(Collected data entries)
`flow/run.sh`:
```
#!/bin/bash
# OpenROAD 26Q1-2900-gdf79404cd8, Yosys 0.63+post, stock flow scripts
make -C /OpenROAD-flow-scripts/flow DESIGN_CONFIG=/design/flow/config.mk WORK_HOME=/design/flow/orfs finish
```
`flow/config.mk`:
```
export PLATFORM = sky130hd
export DESIGN_NAME = status_register
export DESIGN_NICKNAME = status_register
export VERILOG_FILES = /design/flow/design.v
export SDC_FILE = /design/flow/constraint.sdc
export NUM_CORES = 4
export LEC_CHECK = 1
export CORE_AREA = 10 10 70 70
export DIE_AREA = 0 0 80 80
```
`flow/constraint.sdc`:
```
current_design status_register

set clk_period 1.5
set clk_io_pct 0.2

create_clock -name clk0 -period $clk_period [get_ports {clk}]

set non_clock_inputs [all_inputs -no_clocks]
set_input_delay [expr $clk_period * $clk_io_pct] -clock clk0 $non_clock_inputs
set_output_delay [expr $clk_period * $clk_io_pct] -clock clk0 [all_outputs]
```
`flow/design.v`:
```
module status_register (
    input clk,                     
    input rst,                     
    input flags_write,             
    input [7:0] alu_result,        
    input alu_carry,               
    input alu_overflow,            
    output reg flag_z,             
    output reg flag_n,             
    output reg flag_c,             
    output reg flag_v              
);
    always @(posedge clk or posedge rst) begin
        if (rst) begin
            flag_z <= 0;
            flag_n <= 0;
            flag_c <= 0;
            flag_v <= 0;
        end else if (flags_write) begin
            flag_z <= (alu_result == 8'b0);      
            flag_n <= alu_result[7];             
            flag_c <= alu_carry;                 
            flag_v <= alu_overflow;              
        end
    end
endmodule
```
==> run notes <==
Physical implementation.

- The flop and latch count out of synthesis is 4.
- The skew report gives the latency at the later pin of the worst-skew pair as about 0.23 ns.
- The post-synthesis to final-layout area growth is 140%.
- The critical path class is reg -> out.
- Setup repair after global routing left no endpoint under its margin.
- The final weighted congestion in routability-driven placement is 0.788.
- Detailed routing placed a total of 248 um of wire on met3.
- The met2 routed wirelength is 118 um.
- In this run the cell area of the synthesized design comes to around 170 um2.
- For this design the static power due to leakage is 0.148 nW.
- The number of rows created at floorplan is 21.
- The data required time at the worst endpoint is 1.20 ns.
- The largest stage delay on the critical path is 0.50 ns.
- Measured along the x axis, the die boundary spans 80 um.
- The cell family contributing the most delay on the critical path is buffers and inverters.
- The minimum period implied by the final worst setup slack is around 1.4 ns.
- The overall routing resource usage is 2.11%.
- The script parses the final routing iteration and logs DRC violations as 0.
- TritonCTS built the clock tree.
- The max-cap check violation count is 0.
- The sequential cell area is 100 um2.
- The number of antenna violations at the first check in global routing is 0.
- The clock drives 4 sinks.
- The post-CTS resize count is 0.
- Per the final layout report, the fraction of cells sized above drive strength 1 comes to 22.6%.
- The chip area is 6400 um2.
- The number of design-rule violations left by the first detailed-router iteration is 3.
- Pins over their slew limit in the final report were tallied at 0.
- The count of antenna diodes in the layout is 0.
- The number of vias in the routed layout is 165.
- The worst setup path is captured at an output port.
- The global route stage reports its total congestion overflow as 0.
- The per-cell routed wire length is between 8 and 9 um.
- The wire length on met1 is 303 um.
- The combinational cell area excluding buffers and inverters is 67.6 um2.
- The number of cell instances after yosys synthesis is 12.
- The post-cts hold buffer count is 0.
- The core box area is 3420 um2.
- The die span in y is 80 um.
- The count of buffers added on input and output ports is 16.
- The post-route clock period utilization is 91.8%.
- Entering global routing, the biggest net connects 6 pins.
- The largest fanout on the critical path is 2.
- The final tally of setup violations is 0.
- The number of post-CTS setup repair buffers is 0.
- Before placement the cells fill approximately 5.0% of the core.
- According to the I/O placement log, the pin count is 17.
- The cell with the largest stage delay on the worst path is clkdlybuf4s50_1.
- The number of global-route vias before repair is just over 200.
- Routed signal wires occupy layers up through met3.
- The arrival time at the worst endpoint is ~1.1 ns.
- The number of buffers and inverters on the critical path is 1.
- Warnings raised by the tools during the run amount to 25.
- The number of H-tree levels is 1.
- The largest clock skew in the final design is 0 ns.
- The global-route wire length before repair is 945 um.
- The tightest hold path in the finished design has a slack of roughly 0.25 ns.
- The registers of the reported paths see a clock transition of 0.04 ns.
- The startpoint type of the worst setup path is a flip-flop.
- The number of buffers between clock root and the deepest sink is 2.
- The run finished with clean final reports.
- The synthesized area divided by synthesized cell count is about 14 um2.
- The root buffer cell is clkbuf_4.
- The most critical min-delay path falls under in -> async.
- The post-route antenna net violation count is 0.
- Per the slew report, the remaining headroom to the max-slew limit stands at around four fifths.
- The average vias per placed instance is 2.14.
- Traced cell by cell, the critical path runs through clkdlybuf4s50_1.
- Hold-check failures listed in the final report amount to 0.
- Sequential cells were found to cover 58.4% of the synthesized design area.
- In the post-route report, total wirelength is listed as ~670 um.
- The maximum VDD drop is 0.000174 V.
- In the Yosys stats the netlist draws on 7 distinct library cells.
- The first TritonRoute pass finished after 2 iterations.
- The summed standard-cell area reported by yosys is between 150 and 200 um2.
- The upper clock frequency limit is roughly 730 MHz.
- Per the layout report, the design carries around 410 filler cells.
- The power density normalized to cell area is just under 800 nW/um2.
- Synthesis handed over a netlist of 12 instances.
- The total number of yosys warnings is 1.
- The number of clock buffers added by TritonCTS is 3.
- The HPWL after detailed placement is around 570 um.
- Adding up every negative setup slack in the final design gives 0 ns.
- The transition time recorded at the tightest slew-check pin is 0.269 ns.
[cell usage after synthesis]
master	count	area (um2)
nor4_1	1	6.26
mux2_2	3	33.8
nor4_2	1	12.5
inv_1	1	3.75
dfrtp_1	4	100
nor2b_1	1	6.26
a31o_1	1	8.76
[metal layers]
metal,vias up,track usage [%]
met4,0,0.352
met3,0,3.98
met2,18,1.44
met5,-,0
li1,84,-
met1,63,2.40
[cell usage in the layout (no fill, tap or decap)]
master / n
a31o_1: 1
clkbuf_4: 3
clkdlybuf4s50_1: 16
dfrtp_1: 4
inv_1: 1
mux2_2: 3
nor2b_1: 1
nor4_1: 1
nor4_2: 1
[final timing paths]
check / from / to / slack (ns) / cells after the start
worst max-delay path: flag_v / flag_v / 0.12 / 1
worst min-delay path: rst / flag_v / 0.25 / 2
worst min register to register: flag_n / flag_n / 0.50 / 1
worst max register to register: flag_z / flag_z / 0.72 / 2
max in group asynchronous: rst / flag_z / 1.10 / 2
min in group clk0: flag_n / flag_n / 0.50 / 1
[flip-flops by register name (all words and copies together), names as in the netlist]
register / cells
flag_v: 1
flag_c: 1
flag_z: 1
flag_n: 1
[area by class of cell]
class	count	share of cell area, %
Inverter	1	0.912
Timing Repair Buffer	16	38.9
Multi-Input combinational cell	7	16.4
Clock buffer	3	5.47
Tap cell	46	14.0
Sequential cell	4	24.3
[report_power, final]
group          total (mW)  leakage (nW)  switching, mW  internal [mW]
clock network       0.132        0.0138         0.0430         0.0894
registers           0.121        0.0490        0.00464          0.117
logic              0.0631        0.0856         0.0144         0.0487
[cells by family after synthesis]
group                  Yosys count  share of synthesized area (%)
buffers and inverters            1                           2.19
DFF                              4                           58.4
muxes                            3                           19.7
AOI/OAI and AO/OA                1                           5.11
and+or+nand+nor                  3                           14.6
[per-stage QoR]
stage | area [um2] | power (mW) | util [%] | cells | worst slack [ns]
4_1_cts | 412 | 0.327 | 12.1 | 77 | 0.107
3_3_place_gp | 389 | 0.186 | 11.4 | 74 | 0.157
3_5_place_dp | 389 | 0.186 | 11.4 | 74 | 0.135
2_1_floorplan | 171 | 0.131 | - | 12 | 0.732
5_1_grt | 412 | 0.345 | 12.1 | 77 | 0.0693
6_report | 412 | 0.317 | 12.1 | 77 | 0.122
Power is estimated from default activity; no workload was simulated.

> **Work request**
Would you retype exactly the lines above, from the line with "- The number of buffers and" to the line with "- The root buffer cell is clkbuf_4.", with both end lines kept and nothing more?

> **Your response**
- The number of buffers and inverters on the critical path is 1.
- Warnings raised by the tools during the run amount to 25.
- The number of H-tree levels is 1.
- The largest clock skew in the final design is 0 ns.
- The global-route wire length before repair is 945 um.
- The tightest hold path in the finished design has a slack of roughly 0.25 ns.
- The registers of the reported paths see a clock transition of 0.04 ns.
- The startpoint type of the worst setup path is a flip-flop.
- The number of buffers between clock root and the deepest sink is 2.
- The run finished with clean final reports.
- The synthesized area divided by synthesized cell count is about 14 um2.
- The root buffer cell is clkbuf_4.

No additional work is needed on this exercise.